▸ **REQUIRED ACTION**:
Across the records below, how many lines include the string "property"? Respond with the number only.

▸ **EXTRACTED INFORMATION**:
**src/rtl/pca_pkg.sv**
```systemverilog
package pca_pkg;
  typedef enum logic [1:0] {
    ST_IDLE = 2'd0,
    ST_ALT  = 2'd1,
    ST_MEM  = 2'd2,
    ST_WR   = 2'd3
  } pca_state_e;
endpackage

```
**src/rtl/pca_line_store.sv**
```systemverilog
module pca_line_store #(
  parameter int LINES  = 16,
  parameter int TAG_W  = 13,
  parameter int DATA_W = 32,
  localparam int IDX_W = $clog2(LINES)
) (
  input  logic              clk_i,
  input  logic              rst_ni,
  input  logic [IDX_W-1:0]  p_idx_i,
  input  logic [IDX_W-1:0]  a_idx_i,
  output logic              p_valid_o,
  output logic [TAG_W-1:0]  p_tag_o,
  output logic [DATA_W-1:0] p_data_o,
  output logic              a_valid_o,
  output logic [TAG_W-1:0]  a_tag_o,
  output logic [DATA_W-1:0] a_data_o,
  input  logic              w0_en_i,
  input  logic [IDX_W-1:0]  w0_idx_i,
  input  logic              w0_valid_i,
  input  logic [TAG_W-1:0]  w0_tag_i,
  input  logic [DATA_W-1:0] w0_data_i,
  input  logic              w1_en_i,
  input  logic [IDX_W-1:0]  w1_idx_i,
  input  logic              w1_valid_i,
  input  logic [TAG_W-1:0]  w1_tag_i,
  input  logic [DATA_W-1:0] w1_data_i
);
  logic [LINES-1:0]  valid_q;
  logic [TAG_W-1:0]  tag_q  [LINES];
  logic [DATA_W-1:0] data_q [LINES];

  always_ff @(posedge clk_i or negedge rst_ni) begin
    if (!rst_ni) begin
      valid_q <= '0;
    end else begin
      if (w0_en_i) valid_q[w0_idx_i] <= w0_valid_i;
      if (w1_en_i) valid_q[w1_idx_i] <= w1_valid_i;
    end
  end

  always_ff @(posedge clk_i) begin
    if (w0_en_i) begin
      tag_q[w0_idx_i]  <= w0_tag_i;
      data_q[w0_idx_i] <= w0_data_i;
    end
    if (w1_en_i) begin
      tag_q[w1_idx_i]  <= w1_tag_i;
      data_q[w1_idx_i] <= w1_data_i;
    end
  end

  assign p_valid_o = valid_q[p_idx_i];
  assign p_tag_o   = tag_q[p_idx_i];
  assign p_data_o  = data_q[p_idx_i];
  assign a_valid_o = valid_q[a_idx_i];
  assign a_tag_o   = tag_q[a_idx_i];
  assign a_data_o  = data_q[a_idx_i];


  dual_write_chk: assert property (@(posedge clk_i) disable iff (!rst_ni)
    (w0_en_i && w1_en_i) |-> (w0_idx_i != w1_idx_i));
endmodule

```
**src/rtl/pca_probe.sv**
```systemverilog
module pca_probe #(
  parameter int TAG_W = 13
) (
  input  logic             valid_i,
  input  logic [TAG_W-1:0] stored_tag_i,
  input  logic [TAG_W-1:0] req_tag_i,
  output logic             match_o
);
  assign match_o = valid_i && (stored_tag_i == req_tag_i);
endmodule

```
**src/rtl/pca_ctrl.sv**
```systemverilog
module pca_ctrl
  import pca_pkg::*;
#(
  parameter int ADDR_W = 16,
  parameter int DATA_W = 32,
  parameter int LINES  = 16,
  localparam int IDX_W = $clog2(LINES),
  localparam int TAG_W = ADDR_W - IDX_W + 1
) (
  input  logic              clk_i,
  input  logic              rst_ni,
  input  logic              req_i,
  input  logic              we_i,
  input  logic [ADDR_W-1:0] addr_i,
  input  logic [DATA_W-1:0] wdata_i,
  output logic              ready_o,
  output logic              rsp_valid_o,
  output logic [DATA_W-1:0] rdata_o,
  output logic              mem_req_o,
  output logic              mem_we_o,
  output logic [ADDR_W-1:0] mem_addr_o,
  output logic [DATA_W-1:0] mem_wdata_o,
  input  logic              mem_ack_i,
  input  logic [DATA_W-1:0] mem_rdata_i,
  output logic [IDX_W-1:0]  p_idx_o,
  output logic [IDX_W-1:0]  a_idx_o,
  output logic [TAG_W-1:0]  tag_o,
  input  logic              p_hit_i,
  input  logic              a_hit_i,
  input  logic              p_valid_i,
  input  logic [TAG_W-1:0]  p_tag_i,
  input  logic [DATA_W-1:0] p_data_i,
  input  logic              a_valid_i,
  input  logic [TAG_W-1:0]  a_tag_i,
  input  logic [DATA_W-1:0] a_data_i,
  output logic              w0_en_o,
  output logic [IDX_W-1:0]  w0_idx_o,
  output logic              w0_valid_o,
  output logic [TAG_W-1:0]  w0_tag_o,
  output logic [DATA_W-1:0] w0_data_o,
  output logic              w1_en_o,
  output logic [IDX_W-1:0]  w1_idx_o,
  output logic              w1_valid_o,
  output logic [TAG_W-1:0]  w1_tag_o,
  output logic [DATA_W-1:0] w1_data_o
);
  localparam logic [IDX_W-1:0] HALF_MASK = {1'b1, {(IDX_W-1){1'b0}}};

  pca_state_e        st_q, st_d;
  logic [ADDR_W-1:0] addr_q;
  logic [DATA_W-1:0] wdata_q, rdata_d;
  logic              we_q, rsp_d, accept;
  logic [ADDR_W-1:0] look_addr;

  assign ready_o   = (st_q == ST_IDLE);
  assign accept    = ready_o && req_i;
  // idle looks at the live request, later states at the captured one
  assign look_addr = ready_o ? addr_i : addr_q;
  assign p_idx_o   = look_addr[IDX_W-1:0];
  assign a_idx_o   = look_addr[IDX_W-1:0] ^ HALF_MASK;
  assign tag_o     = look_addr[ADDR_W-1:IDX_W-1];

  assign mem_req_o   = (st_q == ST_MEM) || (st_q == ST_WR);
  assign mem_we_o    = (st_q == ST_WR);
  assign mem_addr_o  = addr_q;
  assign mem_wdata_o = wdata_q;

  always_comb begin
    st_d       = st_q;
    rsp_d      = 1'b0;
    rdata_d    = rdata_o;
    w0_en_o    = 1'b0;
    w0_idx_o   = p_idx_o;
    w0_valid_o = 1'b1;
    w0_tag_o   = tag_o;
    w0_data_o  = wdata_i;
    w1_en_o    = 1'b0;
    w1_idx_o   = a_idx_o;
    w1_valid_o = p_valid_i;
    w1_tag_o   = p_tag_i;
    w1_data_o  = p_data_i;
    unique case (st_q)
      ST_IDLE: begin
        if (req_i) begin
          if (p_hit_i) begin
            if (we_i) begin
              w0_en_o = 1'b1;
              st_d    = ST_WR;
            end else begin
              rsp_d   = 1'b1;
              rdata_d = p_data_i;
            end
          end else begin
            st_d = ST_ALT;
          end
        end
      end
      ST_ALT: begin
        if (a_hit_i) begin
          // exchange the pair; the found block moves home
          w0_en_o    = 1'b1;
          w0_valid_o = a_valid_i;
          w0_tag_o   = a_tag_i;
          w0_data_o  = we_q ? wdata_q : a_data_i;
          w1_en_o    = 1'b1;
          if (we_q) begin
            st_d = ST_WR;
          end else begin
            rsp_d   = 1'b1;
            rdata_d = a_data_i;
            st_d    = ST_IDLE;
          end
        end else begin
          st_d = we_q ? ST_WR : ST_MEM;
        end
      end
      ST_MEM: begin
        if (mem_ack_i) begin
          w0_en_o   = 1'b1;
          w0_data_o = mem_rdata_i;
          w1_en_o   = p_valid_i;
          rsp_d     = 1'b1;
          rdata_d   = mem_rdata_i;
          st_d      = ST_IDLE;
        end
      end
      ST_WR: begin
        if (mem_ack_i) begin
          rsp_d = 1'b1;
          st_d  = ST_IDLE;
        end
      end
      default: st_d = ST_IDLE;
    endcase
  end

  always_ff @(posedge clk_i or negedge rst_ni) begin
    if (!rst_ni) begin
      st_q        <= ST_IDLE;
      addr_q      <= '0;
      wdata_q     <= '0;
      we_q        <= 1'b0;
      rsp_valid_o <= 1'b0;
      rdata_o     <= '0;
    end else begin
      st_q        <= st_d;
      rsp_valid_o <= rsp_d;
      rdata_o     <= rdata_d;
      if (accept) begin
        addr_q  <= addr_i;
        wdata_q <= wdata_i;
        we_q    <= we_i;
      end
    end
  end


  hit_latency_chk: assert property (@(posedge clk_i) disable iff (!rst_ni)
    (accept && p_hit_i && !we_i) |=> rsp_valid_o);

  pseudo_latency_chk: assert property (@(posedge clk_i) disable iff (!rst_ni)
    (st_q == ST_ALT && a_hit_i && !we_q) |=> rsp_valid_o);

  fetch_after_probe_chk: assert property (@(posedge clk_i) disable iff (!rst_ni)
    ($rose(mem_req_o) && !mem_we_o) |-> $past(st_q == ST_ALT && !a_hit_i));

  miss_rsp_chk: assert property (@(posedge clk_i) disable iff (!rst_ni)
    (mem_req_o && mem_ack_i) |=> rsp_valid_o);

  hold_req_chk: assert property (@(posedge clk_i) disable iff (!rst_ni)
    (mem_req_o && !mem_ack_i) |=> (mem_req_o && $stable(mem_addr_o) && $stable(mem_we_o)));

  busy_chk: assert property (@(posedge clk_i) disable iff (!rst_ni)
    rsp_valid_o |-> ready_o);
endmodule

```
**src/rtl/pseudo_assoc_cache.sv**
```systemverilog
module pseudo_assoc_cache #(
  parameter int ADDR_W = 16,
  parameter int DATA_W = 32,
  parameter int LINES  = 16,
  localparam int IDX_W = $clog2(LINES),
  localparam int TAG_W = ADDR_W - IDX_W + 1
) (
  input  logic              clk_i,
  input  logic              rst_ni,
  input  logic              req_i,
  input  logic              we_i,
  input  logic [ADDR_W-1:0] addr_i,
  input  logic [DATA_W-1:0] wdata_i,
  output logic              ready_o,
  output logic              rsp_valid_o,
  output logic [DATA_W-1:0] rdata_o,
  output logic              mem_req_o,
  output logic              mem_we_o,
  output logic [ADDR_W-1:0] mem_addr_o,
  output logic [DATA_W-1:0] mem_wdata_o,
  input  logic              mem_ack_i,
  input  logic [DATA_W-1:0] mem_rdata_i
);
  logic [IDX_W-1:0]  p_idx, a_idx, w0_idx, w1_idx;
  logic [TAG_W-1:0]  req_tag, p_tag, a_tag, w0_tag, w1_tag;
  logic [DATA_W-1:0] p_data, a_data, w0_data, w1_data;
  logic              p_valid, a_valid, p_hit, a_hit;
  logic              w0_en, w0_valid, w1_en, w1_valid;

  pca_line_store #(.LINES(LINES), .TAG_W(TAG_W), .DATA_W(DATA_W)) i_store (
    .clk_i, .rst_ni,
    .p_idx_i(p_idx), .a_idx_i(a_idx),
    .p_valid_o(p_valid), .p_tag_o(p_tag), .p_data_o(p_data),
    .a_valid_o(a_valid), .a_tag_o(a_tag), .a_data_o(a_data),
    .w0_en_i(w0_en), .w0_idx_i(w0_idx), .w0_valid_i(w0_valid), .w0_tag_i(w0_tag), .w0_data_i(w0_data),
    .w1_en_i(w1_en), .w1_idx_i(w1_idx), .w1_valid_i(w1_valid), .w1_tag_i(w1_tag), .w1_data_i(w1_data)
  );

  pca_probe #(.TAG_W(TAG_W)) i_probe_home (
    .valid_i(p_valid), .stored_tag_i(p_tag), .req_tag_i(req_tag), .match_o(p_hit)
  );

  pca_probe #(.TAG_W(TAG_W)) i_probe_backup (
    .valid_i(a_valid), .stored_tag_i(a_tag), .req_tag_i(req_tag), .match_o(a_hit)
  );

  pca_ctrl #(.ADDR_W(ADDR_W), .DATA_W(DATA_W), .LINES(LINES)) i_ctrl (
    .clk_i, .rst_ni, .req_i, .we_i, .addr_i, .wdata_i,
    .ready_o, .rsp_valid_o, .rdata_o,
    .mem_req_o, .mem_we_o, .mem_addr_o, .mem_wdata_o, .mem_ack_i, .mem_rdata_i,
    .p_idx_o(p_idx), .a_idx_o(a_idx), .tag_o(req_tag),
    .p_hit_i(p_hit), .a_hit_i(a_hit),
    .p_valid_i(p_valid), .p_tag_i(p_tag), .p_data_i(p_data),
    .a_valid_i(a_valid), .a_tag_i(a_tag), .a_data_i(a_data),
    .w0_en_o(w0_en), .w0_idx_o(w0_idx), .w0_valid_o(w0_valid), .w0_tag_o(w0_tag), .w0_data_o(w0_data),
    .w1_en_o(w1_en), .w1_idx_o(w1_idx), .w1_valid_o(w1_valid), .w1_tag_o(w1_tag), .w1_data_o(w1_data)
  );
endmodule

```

▸ **YOUR SOLUTION**:
7